MATERIAL FOR THIS EXERCISE section start
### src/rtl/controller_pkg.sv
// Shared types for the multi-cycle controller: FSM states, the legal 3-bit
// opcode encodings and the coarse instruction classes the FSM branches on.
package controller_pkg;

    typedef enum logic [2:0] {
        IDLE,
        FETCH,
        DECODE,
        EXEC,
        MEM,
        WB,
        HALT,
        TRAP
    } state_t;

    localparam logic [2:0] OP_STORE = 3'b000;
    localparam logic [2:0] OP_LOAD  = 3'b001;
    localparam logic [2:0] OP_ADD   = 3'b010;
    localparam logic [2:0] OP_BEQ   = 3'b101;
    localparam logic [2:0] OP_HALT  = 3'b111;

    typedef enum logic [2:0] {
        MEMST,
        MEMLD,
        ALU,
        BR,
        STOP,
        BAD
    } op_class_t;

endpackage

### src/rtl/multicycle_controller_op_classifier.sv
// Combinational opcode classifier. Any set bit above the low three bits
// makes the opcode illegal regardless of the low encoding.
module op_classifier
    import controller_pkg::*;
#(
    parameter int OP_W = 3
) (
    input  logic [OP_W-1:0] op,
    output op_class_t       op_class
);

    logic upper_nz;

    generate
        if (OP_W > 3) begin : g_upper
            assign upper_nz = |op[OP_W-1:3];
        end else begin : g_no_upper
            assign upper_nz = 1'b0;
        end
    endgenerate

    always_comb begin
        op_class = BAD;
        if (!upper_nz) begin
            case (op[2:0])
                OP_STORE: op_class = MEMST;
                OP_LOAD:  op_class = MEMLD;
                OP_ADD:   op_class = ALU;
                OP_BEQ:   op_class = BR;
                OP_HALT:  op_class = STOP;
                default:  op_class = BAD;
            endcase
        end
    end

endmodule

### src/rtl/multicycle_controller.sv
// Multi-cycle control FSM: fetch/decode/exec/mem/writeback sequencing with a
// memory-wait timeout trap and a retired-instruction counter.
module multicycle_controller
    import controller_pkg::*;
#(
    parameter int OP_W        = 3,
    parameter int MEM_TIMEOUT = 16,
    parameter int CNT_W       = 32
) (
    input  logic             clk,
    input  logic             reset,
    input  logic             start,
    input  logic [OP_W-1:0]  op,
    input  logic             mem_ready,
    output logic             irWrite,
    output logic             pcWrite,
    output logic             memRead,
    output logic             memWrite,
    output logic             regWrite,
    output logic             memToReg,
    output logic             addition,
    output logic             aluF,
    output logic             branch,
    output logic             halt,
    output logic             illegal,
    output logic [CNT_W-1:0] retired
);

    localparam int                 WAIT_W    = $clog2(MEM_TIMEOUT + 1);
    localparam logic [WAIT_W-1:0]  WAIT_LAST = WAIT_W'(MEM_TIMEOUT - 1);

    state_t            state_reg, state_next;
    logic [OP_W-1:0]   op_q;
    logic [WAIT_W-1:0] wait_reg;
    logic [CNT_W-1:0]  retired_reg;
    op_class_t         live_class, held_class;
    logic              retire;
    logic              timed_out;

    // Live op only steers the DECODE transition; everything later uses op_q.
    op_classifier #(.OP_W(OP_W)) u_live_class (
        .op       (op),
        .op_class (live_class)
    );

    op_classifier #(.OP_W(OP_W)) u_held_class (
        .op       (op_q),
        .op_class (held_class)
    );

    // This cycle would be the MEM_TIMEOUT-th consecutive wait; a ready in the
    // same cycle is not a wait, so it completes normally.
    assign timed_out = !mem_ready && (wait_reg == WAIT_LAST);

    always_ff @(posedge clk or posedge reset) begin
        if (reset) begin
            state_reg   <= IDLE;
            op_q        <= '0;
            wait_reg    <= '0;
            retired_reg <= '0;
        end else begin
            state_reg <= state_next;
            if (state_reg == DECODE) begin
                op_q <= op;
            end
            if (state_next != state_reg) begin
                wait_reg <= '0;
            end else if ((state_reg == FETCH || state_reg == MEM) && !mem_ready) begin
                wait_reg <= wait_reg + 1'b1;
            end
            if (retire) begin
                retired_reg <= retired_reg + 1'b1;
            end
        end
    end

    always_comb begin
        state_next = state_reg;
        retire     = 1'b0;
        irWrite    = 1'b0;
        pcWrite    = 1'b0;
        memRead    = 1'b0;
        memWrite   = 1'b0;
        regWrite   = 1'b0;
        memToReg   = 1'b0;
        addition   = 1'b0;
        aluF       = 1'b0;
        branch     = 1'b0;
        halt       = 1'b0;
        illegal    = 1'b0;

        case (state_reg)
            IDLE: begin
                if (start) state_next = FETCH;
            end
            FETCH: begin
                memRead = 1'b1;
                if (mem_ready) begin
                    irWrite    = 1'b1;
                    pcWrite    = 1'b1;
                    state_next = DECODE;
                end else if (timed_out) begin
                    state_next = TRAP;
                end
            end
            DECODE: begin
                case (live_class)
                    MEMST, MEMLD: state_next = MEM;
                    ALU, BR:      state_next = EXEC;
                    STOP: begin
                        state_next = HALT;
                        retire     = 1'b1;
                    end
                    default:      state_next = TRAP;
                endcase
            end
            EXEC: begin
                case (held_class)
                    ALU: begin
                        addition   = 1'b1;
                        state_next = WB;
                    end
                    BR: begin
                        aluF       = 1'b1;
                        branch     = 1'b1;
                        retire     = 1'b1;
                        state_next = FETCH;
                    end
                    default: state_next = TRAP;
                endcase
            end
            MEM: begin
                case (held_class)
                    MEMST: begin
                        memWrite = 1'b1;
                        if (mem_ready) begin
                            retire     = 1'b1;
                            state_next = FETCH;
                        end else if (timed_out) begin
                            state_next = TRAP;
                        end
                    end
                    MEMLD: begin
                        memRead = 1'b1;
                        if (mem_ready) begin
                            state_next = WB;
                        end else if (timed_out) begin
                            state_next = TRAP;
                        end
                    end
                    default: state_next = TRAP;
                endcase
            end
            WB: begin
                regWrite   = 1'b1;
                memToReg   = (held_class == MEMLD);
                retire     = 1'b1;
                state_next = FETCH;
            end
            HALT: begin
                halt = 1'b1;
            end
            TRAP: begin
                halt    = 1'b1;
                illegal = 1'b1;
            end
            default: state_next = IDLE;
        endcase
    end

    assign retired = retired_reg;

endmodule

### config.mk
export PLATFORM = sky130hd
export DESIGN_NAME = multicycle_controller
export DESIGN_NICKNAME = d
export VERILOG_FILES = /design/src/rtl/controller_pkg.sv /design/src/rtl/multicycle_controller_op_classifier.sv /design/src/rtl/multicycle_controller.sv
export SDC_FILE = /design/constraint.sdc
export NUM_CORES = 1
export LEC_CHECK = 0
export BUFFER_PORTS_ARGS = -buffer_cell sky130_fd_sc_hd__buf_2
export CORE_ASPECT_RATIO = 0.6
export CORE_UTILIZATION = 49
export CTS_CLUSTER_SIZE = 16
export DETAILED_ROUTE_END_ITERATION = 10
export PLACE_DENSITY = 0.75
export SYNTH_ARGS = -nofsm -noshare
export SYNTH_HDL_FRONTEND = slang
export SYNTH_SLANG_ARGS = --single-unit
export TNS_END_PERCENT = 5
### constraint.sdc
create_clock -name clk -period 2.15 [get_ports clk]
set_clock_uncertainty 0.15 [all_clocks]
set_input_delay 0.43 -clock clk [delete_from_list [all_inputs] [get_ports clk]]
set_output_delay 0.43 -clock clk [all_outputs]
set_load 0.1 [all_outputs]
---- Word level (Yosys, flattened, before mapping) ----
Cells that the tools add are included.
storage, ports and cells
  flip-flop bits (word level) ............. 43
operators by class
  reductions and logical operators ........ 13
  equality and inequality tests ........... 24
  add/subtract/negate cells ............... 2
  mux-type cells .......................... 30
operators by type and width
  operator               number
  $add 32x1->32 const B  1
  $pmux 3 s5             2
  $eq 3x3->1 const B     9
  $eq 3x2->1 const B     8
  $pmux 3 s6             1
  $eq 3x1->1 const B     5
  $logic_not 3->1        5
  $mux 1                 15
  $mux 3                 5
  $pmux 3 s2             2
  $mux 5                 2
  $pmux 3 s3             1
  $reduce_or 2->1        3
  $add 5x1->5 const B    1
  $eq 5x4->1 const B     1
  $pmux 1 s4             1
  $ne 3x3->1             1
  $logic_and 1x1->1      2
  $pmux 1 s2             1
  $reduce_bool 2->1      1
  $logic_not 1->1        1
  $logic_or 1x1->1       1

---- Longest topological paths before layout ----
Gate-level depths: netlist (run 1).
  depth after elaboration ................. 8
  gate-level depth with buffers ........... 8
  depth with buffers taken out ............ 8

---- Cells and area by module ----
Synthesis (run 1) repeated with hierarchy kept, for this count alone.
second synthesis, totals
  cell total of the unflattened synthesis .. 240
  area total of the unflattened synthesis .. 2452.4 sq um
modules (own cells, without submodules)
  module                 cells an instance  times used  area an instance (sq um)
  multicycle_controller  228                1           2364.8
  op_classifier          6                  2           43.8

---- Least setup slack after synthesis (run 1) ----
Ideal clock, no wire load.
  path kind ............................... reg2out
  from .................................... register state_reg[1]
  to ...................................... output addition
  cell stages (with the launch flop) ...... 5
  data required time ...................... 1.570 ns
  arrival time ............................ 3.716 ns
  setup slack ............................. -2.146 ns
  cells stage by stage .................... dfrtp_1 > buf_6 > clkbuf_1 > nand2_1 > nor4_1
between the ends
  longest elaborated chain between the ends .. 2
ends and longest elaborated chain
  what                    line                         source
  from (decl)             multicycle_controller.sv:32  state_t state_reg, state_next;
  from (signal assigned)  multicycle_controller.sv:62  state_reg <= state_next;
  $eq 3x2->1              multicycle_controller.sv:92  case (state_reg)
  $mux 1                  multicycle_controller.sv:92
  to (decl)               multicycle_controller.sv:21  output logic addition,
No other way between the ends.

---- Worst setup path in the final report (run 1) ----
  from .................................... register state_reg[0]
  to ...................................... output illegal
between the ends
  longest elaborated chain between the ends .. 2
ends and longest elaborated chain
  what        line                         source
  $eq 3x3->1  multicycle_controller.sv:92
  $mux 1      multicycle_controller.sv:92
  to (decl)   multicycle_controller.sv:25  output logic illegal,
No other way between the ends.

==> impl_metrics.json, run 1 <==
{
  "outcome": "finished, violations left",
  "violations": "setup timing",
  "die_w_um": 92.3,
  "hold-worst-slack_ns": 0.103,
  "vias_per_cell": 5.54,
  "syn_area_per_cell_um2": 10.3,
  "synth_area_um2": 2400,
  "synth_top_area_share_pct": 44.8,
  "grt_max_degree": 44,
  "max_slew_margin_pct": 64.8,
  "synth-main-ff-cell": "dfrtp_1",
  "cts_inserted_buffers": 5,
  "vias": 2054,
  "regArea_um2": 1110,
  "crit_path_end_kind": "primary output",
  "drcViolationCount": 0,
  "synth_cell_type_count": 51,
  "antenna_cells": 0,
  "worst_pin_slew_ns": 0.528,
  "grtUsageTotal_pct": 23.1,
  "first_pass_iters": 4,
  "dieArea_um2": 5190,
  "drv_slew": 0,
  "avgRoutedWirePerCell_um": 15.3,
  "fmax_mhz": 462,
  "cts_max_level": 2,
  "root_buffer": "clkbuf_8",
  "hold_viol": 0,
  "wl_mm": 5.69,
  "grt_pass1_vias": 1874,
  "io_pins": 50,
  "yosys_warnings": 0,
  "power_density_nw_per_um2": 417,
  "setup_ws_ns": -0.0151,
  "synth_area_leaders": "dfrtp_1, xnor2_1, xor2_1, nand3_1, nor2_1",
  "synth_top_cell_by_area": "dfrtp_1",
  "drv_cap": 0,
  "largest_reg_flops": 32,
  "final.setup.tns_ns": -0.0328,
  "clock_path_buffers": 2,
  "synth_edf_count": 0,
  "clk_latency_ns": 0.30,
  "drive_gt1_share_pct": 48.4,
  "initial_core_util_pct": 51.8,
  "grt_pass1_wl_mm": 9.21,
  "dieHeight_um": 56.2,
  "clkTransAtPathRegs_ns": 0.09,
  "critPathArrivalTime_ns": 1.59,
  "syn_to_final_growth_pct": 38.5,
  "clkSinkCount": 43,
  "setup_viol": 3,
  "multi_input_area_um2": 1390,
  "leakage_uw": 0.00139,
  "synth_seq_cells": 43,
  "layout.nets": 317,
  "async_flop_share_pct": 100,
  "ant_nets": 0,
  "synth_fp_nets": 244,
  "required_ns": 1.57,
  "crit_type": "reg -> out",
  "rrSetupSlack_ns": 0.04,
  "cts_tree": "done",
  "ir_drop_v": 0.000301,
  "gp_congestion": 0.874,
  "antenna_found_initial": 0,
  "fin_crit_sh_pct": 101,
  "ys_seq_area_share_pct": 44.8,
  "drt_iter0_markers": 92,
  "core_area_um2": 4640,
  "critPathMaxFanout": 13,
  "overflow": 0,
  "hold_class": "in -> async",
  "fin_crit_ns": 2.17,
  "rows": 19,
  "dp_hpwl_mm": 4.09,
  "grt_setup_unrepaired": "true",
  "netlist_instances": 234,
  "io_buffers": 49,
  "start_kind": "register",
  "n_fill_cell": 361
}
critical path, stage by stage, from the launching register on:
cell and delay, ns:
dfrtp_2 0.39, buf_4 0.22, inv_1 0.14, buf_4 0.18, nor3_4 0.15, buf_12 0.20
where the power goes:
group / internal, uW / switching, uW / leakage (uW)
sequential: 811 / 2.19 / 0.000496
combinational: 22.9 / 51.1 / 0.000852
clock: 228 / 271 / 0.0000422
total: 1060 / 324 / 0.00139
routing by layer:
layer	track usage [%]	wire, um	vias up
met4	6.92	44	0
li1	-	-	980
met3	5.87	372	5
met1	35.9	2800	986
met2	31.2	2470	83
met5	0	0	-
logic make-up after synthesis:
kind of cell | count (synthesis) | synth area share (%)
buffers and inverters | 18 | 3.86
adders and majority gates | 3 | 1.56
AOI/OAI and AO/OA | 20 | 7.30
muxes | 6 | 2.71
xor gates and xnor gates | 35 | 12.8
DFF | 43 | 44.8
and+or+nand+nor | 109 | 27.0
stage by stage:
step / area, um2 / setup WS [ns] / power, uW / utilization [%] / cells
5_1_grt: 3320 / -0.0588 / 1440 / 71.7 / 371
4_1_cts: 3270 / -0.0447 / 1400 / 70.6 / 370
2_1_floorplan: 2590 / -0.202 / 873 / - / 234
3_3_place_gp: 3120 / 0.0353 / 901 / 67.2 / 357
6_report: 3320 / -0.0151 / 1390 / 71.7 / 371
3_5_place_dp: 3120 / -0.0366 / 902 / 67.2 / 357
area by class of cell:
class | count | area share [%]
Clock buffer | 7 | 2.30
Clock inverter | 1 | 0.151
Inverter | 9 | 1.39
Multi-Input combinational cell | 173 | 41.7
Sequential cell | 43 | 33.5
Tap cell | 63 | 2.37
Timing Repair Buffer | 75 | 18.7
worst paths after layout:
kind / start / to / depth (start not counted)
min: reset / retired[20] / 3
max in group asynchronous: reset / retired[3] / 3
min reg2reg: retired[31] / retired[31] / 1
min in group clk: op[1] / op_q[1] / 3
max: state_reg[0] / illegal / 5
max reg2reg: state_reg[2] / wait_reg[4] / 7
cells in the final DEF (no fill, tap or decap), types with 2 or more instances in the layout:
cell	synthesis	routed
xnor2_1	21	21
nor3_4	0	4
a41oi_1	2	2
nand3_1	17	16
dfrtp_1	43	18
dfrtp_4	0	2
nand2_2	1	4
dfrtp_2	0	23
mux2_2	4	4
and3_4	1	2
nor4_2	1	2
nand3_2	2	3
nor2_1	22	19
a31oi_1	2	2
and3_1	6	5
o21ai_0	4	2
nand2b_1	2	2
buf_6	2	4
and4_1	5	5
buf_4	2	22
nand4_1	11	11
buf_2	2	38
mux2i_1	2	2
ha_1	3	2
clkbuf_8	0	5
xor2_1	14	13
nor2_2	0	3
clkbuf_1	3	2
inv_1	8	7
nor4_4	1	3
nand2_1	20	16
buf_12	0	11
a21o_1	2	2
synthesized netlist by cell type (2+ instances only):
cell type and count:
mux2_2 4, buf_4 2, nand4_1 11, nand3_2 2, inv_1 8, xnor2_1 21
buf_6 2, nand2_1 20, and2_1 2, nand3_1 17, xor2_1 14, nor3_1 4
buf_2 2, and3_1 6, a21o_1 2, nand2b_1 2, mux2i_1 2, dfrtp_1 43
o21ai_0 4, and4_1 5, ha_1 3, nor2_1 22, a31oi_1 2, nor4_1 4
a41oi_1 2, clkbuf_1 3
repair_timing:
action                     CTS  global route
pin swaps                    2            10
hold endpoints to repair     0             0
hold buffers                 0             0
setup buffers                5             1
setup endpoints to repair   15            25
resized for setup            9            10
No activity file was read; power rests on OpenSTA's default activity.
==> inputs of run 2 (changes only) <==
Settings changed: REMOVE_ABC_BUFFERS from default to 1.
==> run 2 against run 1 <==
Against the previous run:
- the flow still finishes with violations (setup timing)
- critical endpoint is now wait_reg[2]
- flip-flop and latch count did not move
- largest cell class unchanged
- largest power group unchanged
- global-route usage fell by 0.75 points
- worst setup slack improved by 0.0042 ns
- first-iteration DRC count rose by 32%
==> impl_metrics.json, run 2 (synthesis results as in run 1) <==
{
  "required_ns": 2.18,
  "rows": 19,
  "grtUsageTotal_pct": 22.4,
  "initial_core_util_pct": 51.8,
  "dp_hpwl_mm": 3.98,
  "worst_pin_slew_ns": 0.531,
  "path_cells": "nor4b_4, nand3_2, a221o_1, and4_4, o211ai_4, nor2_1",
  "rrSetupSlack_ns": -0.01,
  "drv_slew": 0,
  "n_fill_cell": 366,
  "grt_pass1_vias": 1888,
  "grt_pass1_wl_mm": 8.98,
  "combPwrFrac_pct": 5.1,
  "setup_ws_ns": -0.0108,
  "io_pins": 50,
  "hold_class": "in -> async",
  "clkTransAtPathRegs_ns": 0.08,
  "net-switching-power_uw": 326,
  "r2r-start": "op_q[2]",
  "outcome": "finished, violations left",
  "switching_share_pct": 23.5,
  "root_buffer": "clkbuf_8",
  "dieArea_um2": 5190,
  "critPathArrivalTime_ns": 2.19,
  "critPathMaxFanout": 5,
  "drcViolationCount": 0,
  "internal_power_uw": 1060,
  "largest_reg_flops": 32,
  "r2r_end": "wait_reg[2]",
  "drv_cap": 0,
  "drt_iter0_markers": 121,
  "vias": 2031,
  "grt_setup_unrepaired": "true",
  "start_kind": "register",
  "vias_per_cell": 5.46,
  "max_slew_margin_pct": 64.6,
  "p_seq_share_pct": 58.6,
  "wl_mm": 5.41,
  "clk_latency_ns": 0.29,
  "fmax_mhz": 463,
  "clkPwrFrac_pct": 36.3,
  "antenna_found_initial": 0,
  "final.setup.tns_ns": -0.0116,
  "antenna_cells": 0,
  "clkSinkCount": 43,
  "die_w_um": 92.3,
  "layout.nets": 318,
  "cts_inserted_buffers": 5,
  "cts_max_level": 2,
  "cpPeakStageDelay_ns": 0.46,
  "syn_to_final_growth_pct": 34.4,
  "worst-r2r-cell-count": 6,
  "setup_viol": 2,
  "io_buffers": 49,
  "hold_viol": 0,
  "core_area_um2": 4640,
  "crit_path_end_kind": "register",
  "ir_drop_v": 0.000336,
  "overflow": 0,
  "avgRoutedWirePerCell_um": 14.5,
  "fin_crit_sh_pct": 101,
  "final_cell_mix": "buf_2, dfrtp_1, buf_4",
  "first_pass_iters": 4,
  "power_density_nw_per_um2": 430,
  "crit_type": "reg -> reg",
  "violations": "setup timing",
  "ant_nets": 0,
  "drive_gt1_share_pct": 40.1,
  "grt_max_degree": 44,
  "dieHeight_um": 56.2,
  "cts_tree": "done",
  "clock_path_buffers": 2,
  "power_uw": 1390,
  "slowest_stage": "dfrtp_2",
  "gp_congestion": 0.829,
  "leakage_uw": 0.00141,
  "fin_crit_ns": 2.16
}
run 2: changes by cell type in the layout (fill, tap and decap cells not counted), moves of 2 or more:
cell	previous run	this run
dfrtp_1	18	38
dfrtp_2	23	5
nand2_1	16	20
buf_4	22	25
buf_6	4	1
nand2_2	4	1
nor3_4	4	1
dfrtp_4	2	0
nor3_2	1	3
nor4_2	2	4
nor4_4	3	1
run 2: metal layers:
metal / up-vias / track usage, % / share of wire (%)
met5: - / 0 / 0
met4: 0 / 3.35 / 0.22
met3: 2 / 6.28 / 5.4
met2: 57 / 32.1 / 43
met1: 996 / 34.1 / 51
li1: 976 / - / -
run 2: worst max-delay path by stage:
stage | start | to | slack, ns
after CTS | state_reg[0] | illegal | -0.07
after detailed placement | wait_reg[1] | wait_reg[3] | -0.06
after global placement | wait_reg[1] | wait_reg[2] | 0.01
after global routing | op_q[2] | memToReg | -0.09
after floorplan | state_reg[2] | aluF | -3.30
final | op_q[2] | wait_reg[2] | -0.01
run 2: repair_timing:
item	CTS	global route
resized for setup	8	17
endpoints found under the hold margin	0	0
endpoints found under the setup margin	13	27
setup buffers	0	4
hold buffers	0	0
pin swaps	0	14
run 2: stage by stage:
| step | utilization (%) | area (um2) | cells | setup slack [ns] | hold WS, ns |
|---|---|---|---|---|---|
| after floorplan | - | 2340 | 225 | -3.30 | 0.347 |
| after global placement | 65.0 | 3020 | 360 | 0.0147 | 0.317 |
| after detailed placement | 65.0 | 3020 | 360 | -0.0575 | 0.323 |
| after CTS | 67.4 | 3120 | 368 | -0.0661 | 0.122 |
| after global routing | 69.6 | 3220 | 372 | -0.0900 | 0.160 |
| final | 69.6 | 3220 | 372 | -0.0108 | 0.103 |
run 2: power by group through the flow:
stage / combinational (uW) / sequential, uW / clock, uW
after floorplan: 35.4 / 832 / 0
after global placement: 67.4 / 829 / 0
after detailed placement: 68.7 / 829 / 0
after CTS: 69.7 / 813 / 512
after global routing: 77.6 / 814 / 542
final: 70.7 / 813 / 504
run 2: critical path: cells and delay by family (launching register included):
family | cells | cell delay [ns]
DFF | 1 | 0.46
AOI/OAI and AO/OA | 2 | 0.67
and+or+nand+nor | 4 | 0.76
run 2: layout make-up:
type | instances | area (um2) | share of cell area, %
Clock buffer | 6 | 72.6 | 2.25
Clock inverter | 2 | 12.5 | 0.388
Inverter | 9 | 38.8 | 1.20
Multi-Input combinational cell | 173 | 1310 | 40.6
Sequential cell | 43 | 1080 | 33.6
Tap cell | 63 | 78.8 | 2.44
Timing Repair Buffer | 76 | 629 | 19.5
MATERIAL FOR THIS EXERCISE section end
THE PROBLEM: Output nothing but the lines from the one that contains "-0.0108 | 0.103 |" through the final line of the entries above, exactly as they appear.

ANSWER SECTION:
| final | 69.6 | 3220 | 372 | -0.0108 | 0.103 |
run 2: power by group through the flow:
stage / combinational (uW) / sequential, uW / clock, uW
after floorplan: 35.4 / 832 / 0
after global placement: 67.4 / 829 / 0
after detailed placement: 68.7 / 829 / 0
after CTS: 69.7 / 813 / 512
after global routing: 77.6 / 814 / 542
final: 70.7 / 813 / 504
run 2: critical path: cells and delay by family (launching register included):
family | cells | cell delay [ns]
DFF | 1 | 0.46
AOI/OAI and AO/OA | 2 | 0.67
and+or+nand+nor | 4 | 0.76
run 2: layout make-up:
type | instances | area (um2) | share of cell area, %
Clock buffer | 6 | 72.6 | 2.25
Clock inverter | 2 | 12.5 | 0.388
Inverter | 9 | 38.8 | 1.20
Multi-Input combinational cell | 173 | 1310 | 40.6
Sequential cell | 43 | 1080 | 33.6
Tap cell | 63 | 78.8 | 2.44
Timing Repair Buffer | 76 | 629 | 19.5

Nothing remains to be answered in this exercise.